Monday, December 07, 2015

Goal #2, Part 2

I keep longing for the safe warm embrace of a large organization.  Is that weird?  I feel like my mom and my dad don't even recognize me as a person unless I'm a part of something big.  Kind of sucks. 

Well, that's what I'm talking about.  If I stop going to school, who's going to shelter the dickens out of me and annoy the dickens out of me, you know who you are! 

My dog is scrabbling around with her little claws, licking the floor carefully, trying to get the scent of a decent master.  She usually does not find me. 

And here, I am clicking away at an empty computer screen.  People gotta express if you know what I mean.  Gotta find the one.  The one reader to rule them all. 

Anys.  I've got this December window, where I can change my mind about school and go back.  I felt good about the English classes, like I had room to learn there.  Then I prayed about it and felt ok about everything but Trig.  I looked up tutoring for Trig and Bio and there is such.   Positive outlook. 

However, will I learn the things I'm supposed to?  Spying and deception?  Conversation and the art of seduction?  Probably never.  I will "mom" my way through life, but that doesn't mean I shouldn't join in on the conversation every once in a while. 

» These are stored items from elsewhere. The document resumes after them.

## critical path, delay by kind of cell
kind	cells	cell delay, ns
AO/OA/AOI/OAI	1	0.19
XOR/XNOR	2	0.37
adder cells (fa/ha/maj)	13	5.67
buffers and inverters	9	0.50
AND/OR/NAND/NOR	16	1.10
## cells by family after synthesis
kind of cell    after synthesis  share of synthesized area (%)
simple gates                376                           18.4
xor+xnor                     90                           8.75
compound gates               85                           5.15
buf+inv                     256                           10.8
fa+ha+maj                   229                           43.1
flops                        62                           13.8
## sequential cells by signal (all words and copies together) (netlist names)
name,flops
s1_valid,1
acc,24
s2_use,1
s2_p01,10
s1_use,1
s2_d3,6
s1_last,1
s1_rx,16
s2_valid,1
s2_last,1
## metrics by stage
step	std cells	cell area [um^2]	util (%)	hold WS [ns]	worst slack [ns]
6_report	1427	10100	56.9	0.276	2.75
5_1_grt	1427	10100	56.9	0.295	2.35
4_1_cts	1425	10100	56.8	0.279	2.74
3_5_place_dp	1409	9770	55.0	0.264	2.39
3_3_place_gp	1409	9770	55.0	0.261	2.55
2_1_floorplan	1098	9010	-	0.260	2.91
`src/hdl/brfc_pkg.sv`:
```
// Shared types and constants of the allocation bitmap block.
package brfc_pkg;

    localparam int WORD_BITS       = 32;
    localparam int LSB_W           = 5;
    localparam int BITMAP_BITS_DEF = 32768;
    // Word counters reach one past the last word a free request can touch.
    localparam int WW              = 12;
    // Bit positions reach the exclusive end of the widest free range.
    localparam int BW              = 17;

    localparam logic [1:0] REQ_LOAD = 2'd0;
    localparam logic [1:0] REQ_FREE = 2'd1;
    localparam logic [1:0] REQ_FIND = 2'd2;

    localparam logic [WORD_BITS-1:0] ALL_ONES = 32'hFFFF_FFFF;

    // Inclusive bit span inside one word.
    typedef struct packed {
        logic [LSB_W-1:0] lo;
        logic [LSB_W-1:0] hi;
    } range_t;

    // Lowest clear bit inside the span.
    typedef struct packed {
        logic             hit;
        logic [LSB_W-1:0] pos;
    } find_t;

endpackage

```
`src/hdl/brfc_word_unit.sv`:
```
// Word unit: masks one bitmap word to a span, clears it and finds its lowest free bit.
module brfc_word_unit (
    input  logic [brfc_pkg::WORD_BITS-1:0] rd_word,
    input  brfc_pkg::range_t               rng,
    output logic [brfc_pkg::WORD_BITS-1:0] clr_word,
    output brfc_pkg::find_t                fres
);
    import brfc_pkg::*;

    logic [WORD_BITS-1:0] mask;
    logic [WORD_BITS-1:0] free_bits;

    assign mask      = (ALL_ONES << rng.lo) & (ALL_ONES >> (LSB_W'(WORD_BITS - 1) - rng.hi));
    assign free_bits = ~rd_word & mask;
    assign clr_word  = rd_word & ~mask;

    always_comb begin
        fres.hit = |free_bits;
        fres.pos = '0;
        for (int i = WORD_BITS - 1; i >= 0; i--) begin
            if (free_bits[i]) begin
                fres.pos = LSB_W'(i);
            end
        end
    end

endmodule

```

I'm going to give it some time.  Until the end of the December.  If I'm just going crazy by then and can't stand my mom or the house...I'll know.  It's for my sanity to get out.  Even though that probably could be satisfied by a job...

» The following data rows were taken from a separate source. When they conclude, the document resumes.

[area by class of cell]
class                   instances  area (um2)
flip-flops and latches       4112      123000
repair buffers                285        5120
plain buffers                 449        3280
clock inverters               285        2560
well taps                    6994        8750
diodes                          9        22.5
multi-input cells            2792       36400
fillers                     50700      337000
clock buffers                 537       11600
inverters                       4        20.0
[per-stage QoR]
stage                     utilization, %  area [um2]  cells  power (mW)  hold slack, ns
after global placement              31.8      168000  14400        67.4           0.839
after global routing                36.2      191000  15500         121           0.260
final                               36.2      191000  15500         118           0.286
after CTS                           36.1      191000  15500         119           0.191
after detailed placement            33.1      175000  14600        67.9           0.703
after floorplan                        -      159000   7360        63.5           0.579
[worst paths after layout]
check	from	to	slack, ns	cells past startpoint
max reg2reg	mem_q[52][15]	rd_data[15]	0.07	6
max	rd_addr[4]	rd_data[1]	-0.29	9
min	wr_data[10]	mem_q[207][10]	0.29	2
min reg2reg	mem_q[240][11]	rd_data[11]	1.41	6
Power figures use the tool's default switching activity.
[src/hdl/fsmc_ctrl.sv]
// Controller: sequences requests and opcodes into datapath commands.
module fsmc_ctrl (
    input  logic                aclk,
    input  logic                aresetn,
    input  logic                s_tvalid,
    output logic                s_tready,
    output logic                m_tvalid,
    input  logic                m_tready,
    input  fsmc_pkg::status_t   sts,
    output fsmc_pkg::cmd_t      cmd
);

    typedef enum logic [4:0] {
        ST_IDLE, ST_DISPATCH, ST_RDX, ST_IRQ_WR, ST_FETCH, ST_DECODE, ST_EXEC,
        ST_CALL_WR, ST_LD_IP, ST_PUSH, ST_PUSH_W, ST_BR, ST_RPUSH, ST_RPUSH_W,
        ST_SW1, ST_SW2, ST_SW3, ST_BIN1, ST_ALU_W, ST_FETCHT, ST_TOP_W,
        ST_ST1, ST_ST2, ST_KEY_W, ST_PWM, ST_WAIT, ST_DONE
    } state_t;

    state_t state_reg, state_next, ret_reg, ret_next;
    logic   m_tvalid_reg, m_tvalid_next;
    logic [1:0] size_n;

    always_comb begin
        case (sts.op_code)
            fsmc_pkg::OP_CFETCH, fsmc_pkg::OP_CSTORE: size_n = 2'd1;
            fsmc_pkg::OP_WFETCH, fsmc_pkg::OP_WSTORE: size_n = 2'd2;
            default:                                  size_n = 2'd3;
        endcase
    end

    always_comb begin
        cmd        = '0;
        cmd.mem_n  = 2'd3;
        state_next = state_reg;
        ret_next   = ret_reg;
        s_tready   = (state_reg == ST_IDLE);
        m_tvalid_next = m_tvalid_reg && !m_tready;
        case (state_reg)
            ST_IDLE: begin
                if (s_tvalid) begin
                    cmd.in_ld  = 1'b1;
                    state_next = ST_DISPATCH;
                end
            end
            ST_DISPATCH: begin
                case (sts.req)
                    fsmc_pkg::REQ_WRITE: begin
                        cmd.mem_op   = fsmc_pkg::MEM_WR;
                        cmd.mem_n    = 2'd1;
                        cmd.addr_sel = fsmc_pkg::A_EXT;
                        cmd.wr_sel   = fsmc_pkg::W_EXT;
                        cmd.flash_ok = 1'b1;
                        state_next   = ST_WAIT;
                        ret_next     = ST_DONE;
                    end
                    fsmc_pkg::REQ_READ: begin
                        cmd.mem_op   = fsmc_pkg::MEM_RD;
                        cmd.mem_n    = 2'd1;
                        cmd.addr_sel = fsmc_pkg::A_EXT;
                        state_next   = ST_WAIT;
                        ret_next     = ST_RDX;
                    end
                    fsmc_pkg::REQ_KEY: begin
                        cmd.key_ld = 1'b1;
                        state_next = ST_DONE;
                    end
                    default: begin
                        if (sts.pend_nz) begin
                            cmd.rsp_sel = fsmc_pkg::SP_DEC3;
                            state_next  = ST_IRQ_WR;
                        end else begin
                            state_next = ST_FETCH;
                        end
                    end
                endcase
            end
            ST_RDX: begin
                cmd.rd_ld  = 1'b1;
                state_next = ST_DONE;
            end
            ST_IRQ_WR: begin
                cmd.mem_op   = fsmc_pkg::MEM_WR;
                cmd.addr_sel = fsmc_pkg::A_RSP;
                cmd.wr_sel   = fsmc_pkg::W_IP;
                cmd.ip_sel   = fsmc_pkg::IP_PEND;
                cmd.pend_clr = 1'b1;
                state_next   = ST_WAIT;
                ret_next     = ST_FETCH;
            end
            ST_FETCH: begin
                cmd.mem_op   = fsmc_pkg::MEM_RD;
                cmd.addr_sel = fsmc_pkg::A_IP;
                state_next   = ST_WAIT;
                ret_next     = ST_DECODE;
            end
            ST_DECODE: begin
                cmd.op_ld  = 1'b1;
                cmd.ip_sel = fsmc_pkg::IP_INC;
                state_next = ST_EXEC;
            end
            ST_EXEC: begin
                state_next = ST_DONE;
                if (sts.is_call) begin
                    cmd.rsp_sel = fsmc_pkg::SP_DEC3;
                    state_next  = ST_CALL_WR;
                end else if (sts.op_small) begin
                    case (sts.op_code)
                        fsmc_pkg::OP_EXIT: begin
                            cmd.mem_op   = fsmc_pkg::MEM_RD;
                            cmd.addr_sel = fsmc_pkg::A_RSP;
                            cmd.rsp_sel  = fsmc_pkg::SP_INC3;
                            state_next   = ST_WAIT;
                            ret_next     = ST_LD_IP;
                        end
                        fsmc_pkg::OP_JUMP: begin
                            cmd.mem_op   = fsmc_pkg::MEM_RD;
                            cmd.addr_sel = fsmc_pkg::A_IP;
                            state_next   = ST_WAIT;
                            ret_next     = ST_LD_IP;
                        end
                        fsmc_pkg::OP_LIT: begin
                            cmd.mem_op   = fsmc_pkg::MEM_RD;
                            cmd.addr_sel = fsmc_pkg::A_IP;
                            cmd.ip_sel   = fsmc_pkg::IP_INC;
                            state_next   = ST_WAIT;
                            ret_next     = ST_PUSH;
                        end
                        fsmc_pkg::OP_BRZ: begin
                            cmd.mem_op   = fsmc_pkg::MEM_RD;
                            cmd.addr_sel = fsmc_pkg::A_DSP;
                            cmd.dsp_sel  = fsmc_pkg::SP_INC3;
                            state_next   = ST_WAIT;
                            ret_next     = ST_BR;
                        end
                        fsmc_pkg::OP_TOR: begin
                            cmd.mem_op   = fsmc_pkg::MEM_RD;
                            cmd.addr_sel = fsmc_pkg::A_DSP;
                            cmd.dsp_sel  = fsmc_pkg::SP_INC3;
                            state_next   = ST_WAIT;
                            ret_next     = ST_RPUSH;
                        end
                        fsmc_pkg::OP_RFETCH: begin
                            cmd.mem_op   = fsmc_pkg::MEM_RD;
                            cmd.addr_sel = fsmc_pkg::A_RSP;
                            state_next   = ST_WAIT;
                            ret_next     = ST_PUSH;
                        end
                        fsmc_pkg::OP_RDROP: cmd.rsp_sel = fsmc_pkg::SP_INC3;
                        fsmc_pkg::OP_DUP: begin
                            cmd.mem_op   = fsmc_pkg::MEM_RD;
                            cmd.addr_sel = fsmc_pkg::A_DSP;
                            state_next   = ST_WAIT;
                            ret_next     = ST_PUSH;
                        end
                        fsmc_pkg::OP_DROP: cmd.dsp_sel = fsmc_pkg::SP_INC3;
                        fsmc_pkg::OP_SWAP: begin
                            cmd.mem_op   = fsmc_pkg::MEM_RD;
                            cmd.addr_sel = fsmc_pkg::A_DSP;
                            state_next   = ST_WAIT;
                            ret_next     = ST_SW1;
                        end
                        fsmc_pkg::OP_OVER: begin
                            cmd.mem_op   = fsmc_pkg::MEM_RD;
                            cmd.addr_sel = fsmc_pkg::A_DSP3;
                            state_next   = ST_WAIT;
                            ret_next     = ST_PUSH;
                        end
                        fsmc_pkg::OP_LESS, fsmc_pkg::OP_ADD, fsmc_pkg::OP_AND,
                        fsmc_pkg::OP_OR, fsmc_pkg::OP_XOR: begin
                            cmd.mem_op   = fsmc_pkg::MEM_RD;
                            cmd.addr_sel = fsmc_pkg::A_DSP;
                            cmd.dsp_sel  = fsmc_pkg::SP_INC3;
                            state_next   = ST_WAIT;
                            ret_next     = ST_BIN1;
                        end
                        fsmc_pkg::OP_ZEQ, fsmc_pkg::OP_SHR, fsmc_pkg::OP_EMIT: begin
                            cmd.mem_op   = fsmc_pkg::MEM_RD;
                            cmd.addr_sel = fsmc_pkg::A_DSP;
                            state_next   = ST_WAIT;
                            ret_next     = ST_ALU_W;
                        end
                        fsmc_pkg::OP_CFETCH, fsmc_pkg::OP_WFETCH, fsmc_pkg::OP_FETCH: begin
                            cmd.mem_op   = fsmc_pkg::MEM_RD;
                            cmd.addr_sel = fsmc_pkg::A_DSP;
                            state_next   = ST_WAIT;
                            ret_next     = ST_FETCHT;
                        end
                        fsmc_pkg::OP_CSTORE, fsmc_pkg::OP_WSTORE, fsmc_pkg::OP_STORE: begin
                            cmd.mem_op   = fsmc_pkg::MEM_RD;
                            cmd.addr_sel = fsmc_pkg::A_DSP;
                            cmd.dsp_sel  = fsmc_pkg::SP_INC3;
                            state_next   = ST_WAIT;
                            ret_next     = ST_ST1;
                        end
                        fsmc_pkg::OP_KEY: begin
                            cmd.dsp_sel = fsmc_pkg::SP_DEC3;
                            state_next  = ST_KEY_W;
                        end
                        fsmc_pkg::OP_SPI: cmd.dsp_sel = fsmc_pkg::SP_INC6;
                        fsmc_pkg::OP_PWM: begin
                            cmd.mem_op   = fsmc_pkg::MEM_RD;
                            cmd.addr_sel = fsmc_pkg::A_DSP;
                            cmd.dsp_sel  = fsmc_pkg::SP_INC3;
                            state_next   = ST_WAIT;
                            ret_next     = ST_PWM;
                        end
                        fsmc_pkg::OP_B9600, fsmc_pkg::OP_B38400: cmd.baud_set = 1'b1;
                        fsmc_pkg::OP_SLEEP: cmd.sleep_set = 1'b1;
                        default: state_next = ST_DONE;
                    endcase
                end
            end
            ST_CALL_WR: begin
                cmd.mem_op   = fsmc_pkg::MEM_WR;
                cmd.addr_sel = fsmc_pkg::A_RSP;
                cmd.wr_sel   = fsmc_pkg::W_IP;
                cmd.ip_sel   = fsmc_pkg::IP_OP;
                state_next   = ST_WAIT;
                ret_next     = ST_DONE;
            end
            ST_LD_IP: begin
                cmd.ip_sel = fsmc_pkg::IP_MDR;
                state_next = ST_DONE;
            end
            ST_PUSH: begin
                cmd.dsp_sel = fsmc_pkg::SP_DEC3;
                state_next  = ST_PUSH_W;
            end
            ST_PUSH_W, ST_TOP_W: begin
                cmd.mem_op   = fsmc_pkg::MEM_WR;
                cmd.addr_sel = fsmc_pkg::A_DSP;
                cmd.wr_sel   = fsmc_pkg::W_MDR;
                state_next   = ST_WAIT;
                ret_next     = ST_DONE;
            end
            ST_BR: begin
                if (sts.mdr_zero) begin
                    cmd.mem_op   = fsmc_pkg::MEM_RD;
                    cmd.addr_sel = fsmc_pkg::A_IP;
                    state_next   = ST_WAIT;
                    ret_next     = ST_LD_IP;
                end else begin
                    cmd.ip_sel = fsmc_pkg::IP_INC;
                    state_next = ST_DONE;
                end
            end
            ST_RPUSH: begin
                cmd.rsp_sel = fsmc_pkg::SP_DEC3;
                state_next  = ST_RPUSH_W;
            end
            ST_RPUSH_W: begin
                cmd.mem_op   = fsmc_pkg::MEM_WR;
                cmd.addr_sel = fsmc_pkg::A_RSP;
                cmd.wr_sel   = fsmc_pkg::W_MDR;
                state_next   = ST_WAIT;
                ret_next     = ST_DONE;
            end
            ST_SW1: begin
                cmd.c_ld     = 1'b1;
                cmd.mem_op   = fsmc_pkg::MEM_RD;
                cmd.addr_sel = fsmc_pkg::A_DSP3;
                state_next   = ST_WAIT;
                ret_next     = ST_SW2;
            end
            ST_SW2: begin
                cmd.mem_op   = fsmc_pkg::MEM_WR;
                cmd.addr_sel = fsmc_pkg::A_DSP;
                cmd.wr_sel   = fsmc_pkg::W_MDR;
                state_next   = ST_WAIT;
                ret_next     = ST_SW3;
            end
            ST_SW3: begin
                cmd.mem_op   = fsmc_pkg::MEM_WR;
                cmd.addr_sel = fsmc_pkg::A_DSP3;
                cmd.wr_sel   = fsmc_pkg::W_C;
                state_next   = ST_WAIT;
                ret_next     = ST_DONE;
            end
            ST_BIN1: begin
                cmd.c_ld     = 1'b1;
                cmd.mem_op   = fsmc_pkg::MEM_RD;
                cmd.addr_sel = fsmc_pkg::A_DSP;
                state_next   = ST_WAIT;
                ret_next     = ST_ALU_W;
            end
            ST_ALU_W: begin
                cmd.mem_op   = fsmc_pkg::MEM_WR;
                cmd.addr_sel = fsmc_pkg::A_DSP;
                cmd.wr_sel   = fsmc_pkg::W_ALU;
                cmd.tx_set   = (sts.op_code == fsmc_pkg::OP_EMIT);
                state_next   = ST_WAIT;
                ret_next     = ST_DONE;
            end
            ST_FETCHT: begin
                cmd.mem_op   = fsmc_pkg::MEM_RD;
                cmd.mem_n    = size_n;
                cmd.addr_sel = fsmc_pkg::A_MDR;
                state_next   = ST_WAIT;
                ret_next     = ST_TOP_W;
            end
            ST_ST1: begin
                cmd.c_ld     = 1'b1;
                cmd.mem_op   = fsmc_pkg::MEM_RD;
                cmd.addr_sel = fsmc_pkg::A_DSP;
                cmd.dsp_sel  = fsmc_pkg::SP_INC3;
                state_next   = ST_WAIT;
                ret_next     = ST_ST2;
            end
            ST_ST2: begin
                cmd.mem_op   = fsmc_pkg::MEM_WR;
                cmd.mem_n    = size_n;
                cmd.addr_sel = fsmc_pkg::A_C;
                cmd.wr_sel   = fsmc_pkg::W_MDR;
                state_next   = ST_WAIT;
                ret_next     = ST_DONE;
            end
            ST_KEY_W: begin
                cmd.mem_op   = fsmc_pkg::MEM_WR;
                cmd.addr_sel = fsmc_pkg::A_DSP;
                cmd.wr_sel   = fsmc_pkg::W_KEY;
                state_next   = ST_WAIT;
                ret_next     = ST_DONE;
            end
            ST_PWM: begin
                cmd.pv_set = 1'b1;
                state_next = ST_DONE;
            end
            ST_WAIT: begin
                if (!sts.busy) begin
                    state_next = ret_reg;
                end
            end
            ST_DONE: begin
                if (!m_tvalid_reg || m_tready) begin
                    cmd.res_ld    = 1'b1;
                    m_tvalid_next = 1'b1;
                    state_next    = ST_IDLE;
                end
            end
            default: state_next = ST_IDLE;
        endcase
    end

    always_ff @(posedge aclk) begin
        if (!aresetn) begin
            state_reg    <= ST_IDLE;
            ret_reg      <= ST_IDLE;
            m_tvalid_reg <= 1'b0;
        end else begin
            state_reg    <= state_next;
            ret_reg      <= ret_next;
            m_tvalid_reg <= m_tvalid_next;
        end
    end

    assign m_tvalid = m_tvalid_reg;

`ifndef SYNTHESIS
    a_idle_quiet: assert property (@(posedge aclk) disable iff (!aresetn)
        (state_reg == ST_IDLE) |-> !sts.busy)
        else $error("memory engine busy while idle");
    a_accept_dispatch: assert property (@(posedge aclk) disable iff (!aresetn)
        (s_tvalid && s_tready) |=> (state_reg == ST_DISPATCH))
        else $error("accepted word not dispatched");
    a_result_shown: assert property (@(posedge aclk) disable iff (!aresetn)
        cmd.res_ld |=> m_tvalid_reg)
        else $error("result loaded but not presented");
    a_no_mem_while_busy: assert property (@(posedge aclk) disable iff (!aresetn)
        (cmd.mem_op != fsmc_pkg::MEM_NONE) |-> !sts.busy)
        else $error("memory op issued while engine busy");
`endif

endmodule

There's so many factors involved:  . 

Me, my health:  I, myself, went through a whole mental thing the first two weeks of classes, making me miss everything and certainly fail one class and probably fail another, doing wreckage to my gpa and consequently ruining me getting into graduate school.  Like I would know what to do with myself.  lol.  I'm just a lowly writer who has no control over what she writes.  At least I have fans!  

I have enough money/student loans to get me through 6 classes (or more) of UTA to finish this mutherfluffer.  I think that's mainly on my mind, but I get in with the students and they are just delightful!  I wish I wasn't such a mom and that I could be a more awesome student.  They have remedial writing and reading, I wish they had remedial conversation and public speaking.  But They say you only take away what you don't learn in college.  So that means I'm taking away a lot. 

My support and family is low.  I sort of quit going to counseling.  It was too easy for me. I'd go there, spew whatever was bugging me and it was a safe environment for me to talk, but I think I have too many problems that can't be fixed by therapy.  I almost felt like I couldn't burden him, alone with all the stuff I have to manage.  I know I know that's for what they are there. 

So I should go work on goal #1, instead of ruminating.  I shall forthwith dispense.  Adieu.